What the task asks = Spot each line in the records below where the word "waits" occurs, then copy it.

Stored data
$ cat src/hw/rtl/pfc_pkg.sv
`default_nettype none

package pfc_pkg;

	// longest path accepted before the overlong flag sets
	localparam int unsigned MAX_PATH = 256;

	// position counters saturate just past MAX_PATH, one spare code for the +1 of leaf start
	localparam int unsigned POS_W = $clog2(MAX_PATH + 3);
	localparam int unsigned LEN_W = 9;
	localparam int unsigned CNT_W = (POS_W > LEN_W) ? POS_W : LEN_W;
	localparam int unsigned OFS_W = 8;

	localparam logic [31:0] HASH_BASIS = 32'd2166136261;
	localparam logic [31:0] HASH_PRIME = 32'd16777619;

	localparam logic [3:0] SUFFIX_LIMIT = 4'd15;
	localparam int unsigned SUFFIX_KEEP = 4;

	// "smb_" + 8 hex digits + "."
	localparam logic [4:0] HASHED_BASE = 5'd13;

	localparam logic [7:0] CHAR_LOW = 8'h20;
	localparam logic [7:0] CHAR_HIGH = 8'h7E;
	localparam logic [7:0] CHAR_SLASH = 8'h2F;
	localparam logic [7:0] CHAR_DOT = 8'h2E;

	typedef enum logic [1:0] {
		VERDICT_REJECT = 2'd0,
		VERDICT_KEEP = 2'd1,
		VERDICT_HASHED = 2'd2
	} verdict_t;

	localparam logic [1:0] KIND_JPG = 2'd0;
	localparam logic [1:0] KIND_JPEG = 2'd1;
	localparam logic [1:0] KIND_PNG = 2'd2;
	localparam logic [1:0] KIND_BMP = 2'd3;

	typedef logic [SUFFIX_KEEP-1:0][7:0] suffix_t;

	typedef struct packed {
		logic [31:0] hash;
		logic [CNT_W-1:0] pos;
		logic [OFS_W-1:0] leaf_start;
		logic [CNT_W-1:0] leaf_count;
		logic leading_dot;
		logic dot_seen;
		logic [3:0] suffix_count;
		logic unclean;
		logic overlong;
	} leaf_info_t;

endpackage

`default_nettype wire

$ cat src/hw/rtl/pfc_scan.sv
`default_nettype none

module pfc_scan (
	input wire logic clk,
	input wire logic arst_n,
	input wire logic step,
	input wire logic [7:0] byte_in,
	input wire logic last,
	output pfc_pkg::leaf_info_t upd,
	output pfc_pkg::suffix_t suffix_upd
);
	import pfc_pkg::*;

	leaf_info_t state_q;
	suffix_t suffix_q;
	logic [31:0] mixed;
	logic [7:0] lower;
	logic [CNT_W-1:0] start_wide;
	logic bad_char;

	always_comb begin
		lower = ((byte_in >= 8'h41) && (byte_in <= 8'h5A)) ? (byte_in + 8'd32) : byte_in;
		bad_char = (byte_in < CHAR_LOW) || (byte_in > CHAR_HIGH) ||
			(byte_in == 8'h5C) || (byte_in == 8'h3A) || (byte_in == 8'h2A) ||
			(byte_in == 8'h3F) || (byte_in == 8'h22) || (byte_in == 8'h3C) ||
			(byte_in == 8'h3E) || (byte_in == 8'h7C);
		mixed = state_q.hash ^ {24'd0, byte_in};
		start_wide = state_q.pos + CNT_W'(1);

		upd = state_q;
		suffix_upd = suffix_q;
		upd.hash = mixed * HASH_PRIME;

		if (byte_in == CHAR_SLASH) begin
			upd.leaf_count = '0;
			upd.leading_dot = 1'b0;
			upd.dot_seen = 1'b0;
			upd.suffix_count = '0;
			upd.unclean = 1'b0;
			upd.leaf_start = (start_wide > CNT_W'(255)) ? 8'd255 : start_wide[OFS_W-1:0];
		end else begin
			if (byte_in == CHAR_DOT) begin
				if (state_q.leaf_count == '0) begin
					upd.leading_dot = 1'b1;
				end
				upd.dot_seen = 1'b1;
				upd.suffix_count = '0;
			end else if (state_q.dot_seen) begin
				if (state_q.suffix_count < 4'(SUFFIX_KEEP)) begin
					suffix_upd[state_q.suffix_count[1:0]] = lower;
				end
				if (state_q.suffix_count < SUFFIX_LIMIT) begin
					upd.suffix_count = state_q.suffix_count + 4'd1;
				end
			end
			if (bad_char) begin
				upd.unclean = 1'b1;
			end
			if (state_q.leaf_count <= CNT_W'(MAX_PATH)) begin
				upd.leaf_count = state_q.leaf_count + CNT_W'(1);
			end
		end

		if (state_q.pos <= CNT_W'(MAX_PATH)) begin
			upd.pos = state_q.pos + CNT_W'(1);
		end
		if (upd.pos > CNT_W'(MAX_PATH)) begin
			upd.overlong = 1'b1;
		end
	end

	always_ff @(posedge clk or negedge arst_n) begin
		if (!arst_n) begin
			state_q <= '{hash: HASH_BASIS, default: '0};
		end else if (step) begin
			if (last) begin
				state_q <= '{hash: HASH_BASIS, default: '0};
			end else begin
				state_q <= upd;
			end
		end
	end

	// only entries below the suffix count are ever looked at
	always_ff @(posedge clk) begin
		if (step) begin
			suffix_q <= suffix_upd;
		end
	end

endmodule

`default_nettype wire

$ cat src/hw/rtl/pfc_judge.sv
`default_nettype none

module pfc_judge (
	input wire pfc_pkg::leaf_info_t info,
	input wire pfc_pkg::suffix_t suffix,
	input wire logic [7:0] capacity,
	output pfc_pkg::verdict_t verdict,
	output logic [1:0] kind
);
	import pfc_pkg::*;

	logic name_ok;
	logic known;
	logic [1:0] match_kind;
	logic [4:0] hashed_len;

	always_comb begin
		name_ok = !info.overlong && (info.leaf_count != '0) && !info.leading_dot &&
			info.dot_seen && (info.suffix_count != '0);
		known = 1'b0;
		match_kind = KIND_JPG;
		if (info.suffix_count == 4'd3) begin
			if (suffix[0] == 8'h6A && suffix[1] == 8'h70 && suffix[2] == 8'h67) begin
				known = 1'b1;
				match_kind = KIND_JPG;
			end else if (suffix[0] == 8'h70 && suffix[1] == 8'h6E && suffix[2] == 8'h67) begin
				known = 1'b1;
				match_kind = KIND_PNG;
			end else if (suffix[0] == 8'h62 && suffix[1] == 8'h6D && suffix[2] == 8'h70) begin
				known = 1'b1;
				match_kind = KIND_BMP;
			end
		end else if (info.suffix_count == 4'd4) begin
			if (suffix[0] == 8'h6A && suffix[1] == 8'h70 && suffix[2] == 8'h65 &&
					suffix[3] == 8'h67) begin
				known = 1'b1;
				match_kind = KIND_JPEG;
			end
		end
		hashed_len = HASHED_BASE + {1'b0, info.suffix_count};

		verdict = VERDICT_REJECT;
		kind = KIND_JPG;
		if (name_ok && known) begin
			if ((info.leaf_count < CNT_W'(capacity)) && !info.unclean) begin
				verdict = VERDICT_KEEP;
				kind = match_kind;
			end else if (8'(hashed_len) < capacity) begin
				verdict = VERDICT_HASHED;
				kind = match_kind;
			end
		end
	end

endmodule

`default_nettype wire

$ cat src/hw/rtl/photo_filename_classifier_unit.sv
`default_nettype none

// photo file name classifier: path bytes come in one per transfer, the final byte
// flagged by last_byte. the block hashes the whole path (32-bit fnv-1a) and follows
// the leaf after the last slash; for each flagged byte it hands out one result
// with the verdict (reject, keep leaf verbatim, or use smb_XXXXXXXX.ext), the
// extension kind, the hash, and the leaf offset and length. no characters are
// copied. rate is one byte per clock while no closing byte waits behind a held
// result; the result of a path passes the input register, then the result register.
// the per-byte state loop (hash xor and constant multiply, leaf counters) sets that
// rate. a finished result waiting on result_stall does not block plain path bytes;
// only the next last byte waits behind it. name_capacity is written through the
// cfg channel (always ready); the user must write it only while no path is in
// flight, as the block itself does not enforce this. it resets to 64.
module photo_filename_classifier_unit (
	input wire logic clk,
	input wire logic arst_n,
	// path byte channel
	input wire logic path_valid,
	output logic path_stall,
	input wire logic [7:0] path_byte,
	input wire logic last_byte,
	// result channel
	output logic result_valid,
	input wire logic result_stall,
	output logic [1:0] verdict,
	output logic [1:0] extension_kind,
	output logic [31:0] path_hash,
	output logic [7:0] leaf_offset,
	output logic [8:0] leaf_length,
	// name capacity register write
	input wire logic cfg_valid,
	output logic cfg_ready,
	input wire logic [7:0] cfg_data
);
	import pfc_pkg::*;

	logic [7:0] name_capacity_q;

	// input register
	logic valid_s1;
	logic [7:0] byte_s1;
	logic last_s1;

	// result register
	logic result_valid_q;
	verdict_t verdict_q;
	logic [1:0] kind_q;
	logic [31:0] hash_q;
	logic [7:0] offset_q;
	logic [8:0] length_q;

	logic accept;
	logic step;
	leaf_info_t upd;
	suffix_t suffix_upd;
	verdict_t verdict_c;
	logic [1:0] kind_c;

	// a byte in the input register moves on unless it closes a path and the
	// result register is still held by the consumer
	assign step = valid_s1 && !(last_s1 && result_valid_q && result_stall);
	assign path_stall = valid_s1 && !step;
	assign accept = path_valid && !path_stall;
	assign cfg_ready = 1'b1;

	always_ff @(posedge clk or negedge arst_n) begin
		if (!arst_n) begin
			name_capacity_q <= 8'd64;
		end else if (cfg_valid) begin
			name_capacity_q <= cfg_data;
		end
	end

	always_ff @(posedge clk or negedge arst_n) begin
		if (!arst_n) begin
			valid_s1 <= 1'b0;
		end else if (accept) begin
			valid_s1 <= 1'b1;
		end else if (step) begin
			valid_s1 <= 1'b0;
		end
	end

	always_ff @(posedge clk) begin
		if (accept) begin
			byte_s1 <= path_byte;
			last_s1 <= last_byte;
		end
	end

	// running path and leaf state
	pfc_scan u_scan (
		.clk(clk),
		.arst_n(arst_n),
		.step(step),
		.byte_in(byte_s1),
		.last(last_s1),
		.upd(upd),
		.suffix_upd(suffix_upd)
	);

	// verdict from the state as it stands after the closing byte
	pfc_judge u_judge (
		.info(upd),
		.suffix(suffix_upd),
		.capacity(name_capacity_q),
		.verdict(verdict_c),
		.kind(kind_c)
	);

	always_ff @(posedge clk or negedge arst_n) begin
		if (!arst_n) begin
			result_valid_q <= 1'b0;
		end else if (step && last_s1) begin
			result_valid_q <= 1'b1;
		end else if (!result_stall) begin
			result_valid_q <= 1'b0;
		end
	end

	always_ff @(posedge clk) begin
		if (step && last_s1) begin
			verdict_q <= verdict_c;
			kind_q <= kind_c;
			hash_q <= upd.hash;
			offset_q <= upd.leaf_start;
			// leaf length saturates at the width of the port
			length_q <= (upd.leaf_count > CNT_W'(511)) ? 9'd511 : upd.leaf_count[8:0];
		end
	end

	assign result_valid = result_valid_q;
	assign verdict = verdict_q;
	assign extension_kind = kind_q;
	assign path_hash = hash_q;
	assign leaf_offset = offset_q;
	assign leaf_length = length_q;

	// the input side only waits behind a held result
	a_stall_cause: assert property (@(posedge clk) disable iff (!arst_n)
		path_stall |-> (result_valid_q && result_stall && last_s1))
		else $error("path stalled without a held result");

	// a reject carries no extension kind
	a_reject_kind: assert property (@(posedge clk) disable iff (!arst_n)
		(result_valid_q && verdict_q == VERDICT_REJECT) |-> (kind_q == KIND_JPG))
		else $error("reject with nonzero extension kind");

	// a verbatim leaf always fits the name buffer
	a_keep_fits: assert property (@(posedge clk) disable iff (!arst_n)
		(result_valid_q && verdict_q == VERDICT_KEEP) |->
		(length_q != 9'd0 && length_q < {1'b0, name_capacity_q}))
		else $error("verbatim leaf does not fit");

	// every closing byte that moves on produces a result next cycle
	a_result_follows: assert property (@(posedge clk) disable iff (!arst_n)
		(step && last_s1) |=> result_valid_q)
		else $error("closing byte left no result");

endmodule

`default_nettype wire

Result of this task =
// copied. rate is one byte per clock while no closing byte waits behind a held
// only the next last byte waits behind it. name_capacity is written through the
	// the input side only waits behind a held result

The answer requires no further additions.